Let’s try another one :
get_movie_recommendation('Memento')
All the movies in the top 10 are serious and mindful, just like Memento itself; therefore, I think the result is also good in this case.
Our model works quite well- a movie recommendation system based on user behavior. Hence, we conclude our collaborative filtering here. You can get the complete implementation notebook here.
Also Read: Movies Recommendation System using Python
In conclusion, building a movie recommendation system with machine learning significantly enhances user experience by providing personalized movie suggestions based on individual preferences. Utilizing algorithms such as collaborative filtering and content-based filtering, these systems leverage user behavior data to deliver accurate and relevant recommendations. With the integration of Python and robust datasets like MovieLens, developers can create sophisticated recommendation engines akin to Netflix’s or Amazon Prime’s, using techniques like cosine similarity and matrix factorization. Embracing these technologies enriches user engagement and drives retention and satisfaction, showcasing the transformative power of data science in personalized content delivery.
Key Takeaways:
Join the Blackbelt Plus program to enhance machine-learning skills and build cutting-edge movie recommendation systems. Propel your career in data science and make a difference in the world of personalized movie recommendations. Enroll in the program today and step into the future of movie suggestions!
A. The best algorithm for a movie recommendation system often depends on the specific use case, but collaborative filtering, particularly matrix factorization techniques like Singular Value Decomposition (SVD), is highly effective. It excels by leveraging user-item interaction data to uncover latent features, offering personalized recommendations based on similarities in user preferences and past behaviors.
A. Netflix’s recommendation engine is an example of a movie recommendation system. It utilizes a combination of collaborative filtering, content-based filtering, and deep learning models to analyze viewing habits, ratings, and user interactions, delivering tailored movie and TV show suggestions to enhance user engagement and satisfaction.
A. Movie recommendation systems consider various factors for personalized suggestions, including user viewing history, explicit ratings, implicit feedback (such as viewing duration), demographic information, and content attributes (genre, actors, directors). They also use trending content and social network influences to refine recommendations and capture dynamic user preferences.

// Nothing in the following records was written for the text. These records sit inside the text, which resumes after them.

**config.mk**
```make
export PLATFORM = sky130hd
export DESIGN_NAME = id_stage
export DESIGN_NICKNAME = d
export VERILOG_FILES = /design/src/rtl/id_stage.sv
export SDC_FILE = /design/constraint.sdc
export NUM_CORES = 2
export LEC_CHECK = 0
export ABC_AREA = 0
export CAP_MARGIN = 20
export CORE_ASPECT_RATIO = 1.75
export CORE_MARGIN = 8
export CORE_UTILIZATION = 30
export CTS_CLUSTER_DIAMETER = 150
export DETAILED_ROUTE_END_ITERATION = 8
export GPL_ROUTABILITY_DRIVEN = 0
export PLACE_DENSITY = 0.49
export SLEW_MARGIN = 20
export SYNTH_ARGS = -nofsm -noshare
export SYNTH_HDL_FRONTEND = slang
export SYNTH_SLANG_ARGS = --single-unit
```
**constraint.sdc**
```tcl
create_clock -name clk -period 2.2 [get_ports clk]
set_input_delay 0.44 -clock clk [delete_from_list [all_inputs] [get_ports clk]]
set_output_delay 0.44 -clock clk [all_outputs]
set_load 0.05 [all_outputs]
```
**src/rtl/id_stage.sv**
```systemverilog
// Decode stage: register file, field/immediate extraction, ID/EX register.
// Define ID_WB_BYPASS_EN to forward same-edge write-back into the operands.
module id_stage #(
   parameter int WIDTH = 32,
   parameter int NREGS = 32
) (
   input  logic             clk,
   input  logic             reset,
   input  logic [31:0]      inst,
   input  logic [WIDTH-1:0] pc,
   input  logic             inst_valid,
   input  logic             stall,
   input  logic             flush,
   input  logic             wb_we,
   input  logic [4:0]       wb_rd,
   input  logic [WIDTH-1:0] wb_data,
   output logic             id_valid,
   output logic [WIDTH-1:0] id_pc,
   output logic [WIDTH-1:0] rs1_data,
   output logic [WIDTH-1:0] rs2_data,
   output logic [WIDTH-1:0] imm,
   output logic [4:0]       rd,
   output logic [4:0]       rs1,
   output logic [4:0]       rs2,
   output logic [6:0]       opcode,
   output logic [2:0]       funct3,
   output logic             funct7b5
);

   logic [WIDTH-1:0] regs [NREGS];
   logic [6:0]       op_w;
   logic [4:0]       rs1_a;
   logic [4:0]       rs2_a;
   logic             wr_en;
   logic [WIDTH-1:0] rf1;
   logic [WIDTH-1:0] rf2;
   logic [WIDTH-1:0] op1;
   logic [WIDTH-1:0] op2;
   logic [31:0]      imm32;
   logic [WIDTH-1:0] imm_ext;
   logic             is_i;
   logic             is_s;
   logic             is_b;
   logic             is_u;
   logic             is_j;

   assign op_w  = inst[6:0];
   assign rs1_a = inst[19:15];
   assign rs2_a = inst[24:20];
   assign wr_en = wb_we && (wb_rd != 5'd0);

   always_ff @(posedge clk or negedge reset) begin
      if (!reset) begin
         for (int i = 0; i < NREGS; i++) regs[i] <= '0;
      end else if (wr_en) begin
         regs[wb_rd] <= wb_data;
      end
   end

   assign rf1 = (rs1_a == 5'd0) ? '0 : regs[rs1_a];
   assign rf2 = (rs2_a == 5'd0) ? '0 : regs[rs2_a];

`ifdef ID_WB_BYPASS_EN
   assign op1 = (wr_en && wb_rd == rs1_a) ? wb_data : rf1;
   assign op2 = (wr_en && wb_rd == rs2_a) ? wb_data : rf2;
`else
   assign op1 = rf1;
   assign op2 = rf2;
`endif

   assign is_i = (op_w == 7'b0000011) || (op_w == 7'b0010011) ||
                 (op_w == 7'b1100111);
   assign is_s = (op_w == 7'b0100011);
   assign is_b = (op_w == 7'b1100011);
   assign is_u = (op_w == 7'b0110111) || (op_w == 7'b0010111);
   assign is_j = (op_w == 7'b1101111);

   always_comb begin
      imm32 = '0;
      unique case (1'b1)
         is_i: imm32 = {{20{inst[31]}}, inst[31:20]};
         is_s: imm32 = {{20{inst[31]}}, inst[31:25], inst[11:7]};
         is_b: imm32 = {{19{inst[31]}}, inst[31], inst[7],
                        inst[30:25], inst[11:8], 1'b0};
         is_u: imm32 = {inst[31:12], 12'b0};
         is_j: imm32 = {{11{inst[31]}}, inst[31], inst[19:12],
                        inst[20], inst[30:21], 1'b0};
         default: imm32 = '0;
      endcase
   end

   assign imm_ext = WIDTH'($signed(imm32));

   always_ff @(posedge clk or negedge reset) begin
      if (!reset) begin
         id_valid <= 1'b0;
         id_pc    <= '0;
         rs1_data <= '0;
         rs2_data <= '0;
         imm      <= '0;
         rd       <= '0;
         rs1      <= '0;
         rs2      <= '0;
         opcode   <= '0;
         funct3   <= '0;
         funct7b5 <= 1'b0;
      end else if (flush) begin
         id_valid <= 1'b0;
      end else if (stall) begin
`ifdef ID_WB_BYPASS_EN
         // held operands must not go stale while waiting
         if (wr_en && wb_rd == rs1) rs1_data <= wb_data;
         if (wr_en && wb_rd == rs2) rs2_data <= wb_data;
`endif
      end else begin
         id_valid <= inst_valid;
         id_pc    <= pc;
         rs1_data <= op1;
         rs2_data <= op2;
         imm      <= imm_ext;
         rd       <= inst[11:7];
         rs1      <= rs1_a;
         rs2      <= rs2_a;
         opcode   <= op_w;
         funct3   <= inst[14:12];
         funct7b5 <= inst[30];
      end
   end

endmodule

```
Word level (Yosys, flattened, before mapping)
Index checks and enable logic that the tools add are counted.
- mux-type cells: 14
- reduce and logical (&&, ||, !) cells: 9
- $lt $le $gt $ge: 4
- bitwise logic cells: 5
- equal/unequal tests: 9
- operator list (kind ; number):
    1024-bit bitwise mux ; 1
    32-bit binary-select mux with 5-bit select ; 2
    32-bit 2-to-1 mux ; 7
    32-bit demux with 5-bit select ; 1
    32-bit case mux with 5 select lines ; 1
    7-bit == test (second input constant) ; 3
    6-bit greater-or-equal comparator (second input constant) ; 3
    5-bit NOT with 6-bit output ; 3
    7-bit by 5-bit == test with 1-bit output (second input constant) ; 2
    7-bit by 6-bit == test with 1-bit output (second input constant) ; 2
    5-bit logical NOT ; 2
    7-bit by 2-bit == test with 1-bit output (second input constant) ; 1
    6-bit by 1-bit < comparator with 1-bit output (second input constant) ; 1
    5-bit nonzero test ; 1
    1-bit logical OR ; 3
    1-bit logical AND ; 2
    1-bit 2-to-1 mux ; 2
    2-bit by 1-bit inequality test with 1-bit output (second input constant) ; 1
    1-bit NOT ; 2
    2-bit AND reduction ; 1
- word-level logic and storage cells: 84
- register bits after elaboration: 1179

Longest topological paths before layout
- depth after elaboration: 6
- depth in mapped cells: 9
- mapped depth without buffers: 5

Least setup slack after synthesis
OpenSTA, ideal clock, no wires.
- path type: input to register
- start point: in inst[17]
- end point: reg rs1_data[14]
- data arrival time: 1.965 ns
- required time: 2.050 ns
- setup time: 0.150 ns
- stages on the path: 7
- buffers on the path: 3
- path slack: 0.085 ns
- path through: buf_2 -> buf_4 -> clkbuf_1 -> mux4_2 -> mux2_2 -> a221oi_1 -> a221oi_1
- longest elaborated chain between the ends: 5
- elaborated cells on any way between the ends: 6
- ends and longest elaborated chain (item ; line ; text):
    from (decl) ; 9 ; input logic [31:0] inst,
    5-bit NOT with 6-bit output (not written as such) ; 60 ; assign rf1 = (rs1_a == 5'd0) ? '0 : regs[rs1_a];
    32-bit binary-select mux with 5-bit select ; 60 ;
    32-bit 2-to-1 mux (not written as such) (2 in a row) ; 60 ;
    32-bit 2-to-1 mux * ; 60 ;
    to (signal assigned) ; 118 ; rs1_data <= op1;
    to (decl) ; 19 ; output logic [WIDTH-1:0] rs1_data,
Mark *: on every way between the ends. The rest lies on a longest branch, timed or not. The select of a mux whose other input is x is not followed.
A chain may end at the register's enable or synchronous reset.

Final worst setup path
- start point: reg imm[18]
- end point: out imm[18]
- RTL lines (item ; line ; text):
    from (decl) ; 21 ; output logic [WIDTH-1:0] imm,
    from (signal assigned) ; 120 ; imm <= imm_ext;
No word-level cell between the ends.

==> summary.md <==
| Metric | Value |
|---|---|
| Final hold violations | `0` |
| Power per cell area | `853 nW/um^2` |
| Required @ worst endpoint | `1.76 ns` |
| Max cap viols | `0` |
| Worst path bufs/invs | `1` |
| Syn Inst Count | `4520` |
| Synth Area in Simple Gates | `3.74%` |
| RSZ-0062 raised after global routing | `no` |
| Worst Skew | `0.0305 ns` |
| Worst path max stage delay | `0.56 ns` |
| Initial DRC count | `3220` |
| WL per Instance | `32.0 um` |
| DP HPWL | `175000 um` |
| Outcome | `completed` |
| CP max FO | `2` |
| Area growth syn-to-layout | `23.7%` |
| Layout cell share with drive strength beyond 1 | `44.8%` |
| Post-layout util | `37.3%` |
| Met2 usage | `38.0%` |
| Number of buffers created by CTS | `117` |
| Syn Std Cell Area | `61200 sq um` |
| Share of the synthesized area in the top cell type | `48.2%` |
| Initial antenna violation count | `10` |
| Vias per cell | `5.60` |
| Worst setup EP type | `output port` |
| Top post-synthesis cells by area | `dfrtp_1 (48%), mux2_2 (20%), mux4_2 (11%)` |
| Setup TNS | `0 ns` |
| Main flop type after synthesis | `dfrtp_1` |
| Hold_ws | `0.162 ns` |
| CP startpoint kind | `flop` |
| First-pass GRT wire length | `351000 um` |
| H-tree Lvls | `3` |
| Area leader, netlist | `dfrtp_1` |
| Compound-gate portion of the synthesized area | `6.53%` |
| R2r worst-path depth | `6` |
| DRC viols | `0` |
| Fillers | `19400` |
| Clk buf depth | `3` |
| Largest net degree at the start of global routing | `100` |
| Syn Area/Cell | `13.5 sq um` |
| Routing usage on met1 | `26.9%` |
| Vias post-DR | `43300` |
| Top Family by Delay on Critical Path | `buffers and inverters` |
| Worst slew pin tran | `0.921 ns` |
| Synth cell types | `58` |
| Io pins | `262` |
| XOR/XNOR Fraction of Synth Area | `0%` |
| Largest family of logic cells by synthesized area | `multiplexers` |
| Chip Width | `357 um` |
| CP Data Arrival Time | `1.68 ns` |
| Count leader, synth | `dfrtp_1` |
| Overflow after GRT | `0` |
| Yosys reg bits | `1179` |
| CTS tree | `built` |
| Mux cell area share after synthesis | `37.7%` |
| VDD IR max | `0.626 mV` |
| Number of nets still failing antenna checks after routing | `0` |
| Nets | `5085` |
| Commonest cells post-synth | `dfrtp_1 (1179), mux2_2 (1078), mux2i_1 (418), nand2_1 (325), mux4_2 (297)` |
| Final WL | `247000 um` |
| Port-buffer cells | `261` |
| Synthesis Warnings | `0` |
| Setup bufs post-CTS | `0` |
| Synth Net Count | `4627` |
| Site Rows | `219` |
| Root Buffer | `clkbuf_16` |
| Pins Over Slew Limit | `0` |
| Endpoints failing setup | `0` |
| Tmin final | `2.12 ns` |
| CP Class | `flop to output port` |
| Seq/Total Area, Yosys | `48.2%` |
| DRT Pass-1 Iters | `6` |
| GRT Total Usage | `22.1%` |
| Worst path slowest cell | `dlygate4sd2_1` |
| Initial Util | `30.1%` |
| Worst-Skew Late Latency | `0.77 ns` |
| Async set-reset flop share out of synthesis | `100%` |
| Period Utilization, post-route | `96.3%` |
| Vias in the first global route | `45700` |
| CORE AREA | `203000 sq um` |
| Crit-path cells | `dlygate4sd2_1` |
| Hold Crit Class | `input port to async pin` |
| Die Ht | `613 um` |
| Gr busiest metal | `met2` |
| Die Area | `219000 sq um` |
| Pleak | `0.0337 uW` |
| Post-synthesis adder-cell area fraction | `0%` |
| Clk slew on worst S/H paths | `0.06 ns` |
| Max_slew headroom | `38.6%` |
| Met3 usage | `3.23%` |
| Fmax achieved | `0.472 GHz` |
| Sink Count | `1179` |
| EDFF count, synth | `0` |
| Crit path depth | `1` |
[where the power goes]
group | switching (uW) | internal, uW
combinational | 6670 | 7430
clock | 9470 | 12300
sequential | 3120 | 25500
total | 19300 | 45300
[layer usage]
| layer | share of wire, % | up-vias |
|---|---|---|
| met3 | 5.1 | 501 |
| met2 | 49 | 1517 |
| met5 | 0.0053 | - |
| met4 | 5.8 | 2 |
| met1 | 40 | 23200 |
| li1 | - | 18000 |
[kinds of logic (layout without fill, tap and decap cells)]
group	after synthesis	after routing
AOI/OAI and AO/OA	537	537
buffers and inverters	493	1047
DFF	1179	1179
muxes	1800	1800
other	0	7
and+or+nand+nor	511	511
[registers in the layout (all words and copies together) (netlist names)]
register	cells
id_pc	32
id_valid	1
funct7b5	1
rd	5
rs2_data	32
rs2	5
imm	32
opcode	7
funct3	3
rs1	5
rs1_data	32
regs	1024
[what timing repair did]
| item | 4_1_cts | 5_1_grt |
|---|---|---|
| hold buffers | 1 | 0 |
| endpoints found under the setup margin | 95 | 2 |
| hold endpoints to repair | 262 | 0 |
| cloned | 0 | 0 |
| resized for setup | 105 | 2 |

Wonderful Blog. on demand mobile app development
You have created no_user_voted but it was groupby of movieId and rating no_user_voted = ratings.groupby('movieId')['rating'].agg('count') You have created no_movies_voted but it was groupby of userId and rating no_movies_voted = ratings.groupby('userId')['rating'].agg('count') I think you wrongly substitute name while creating count data based on used id and movie id
There is a typo in the title for the advantages for item-based collaborative filtering. You have written 'user-based' instead of 'item-based'.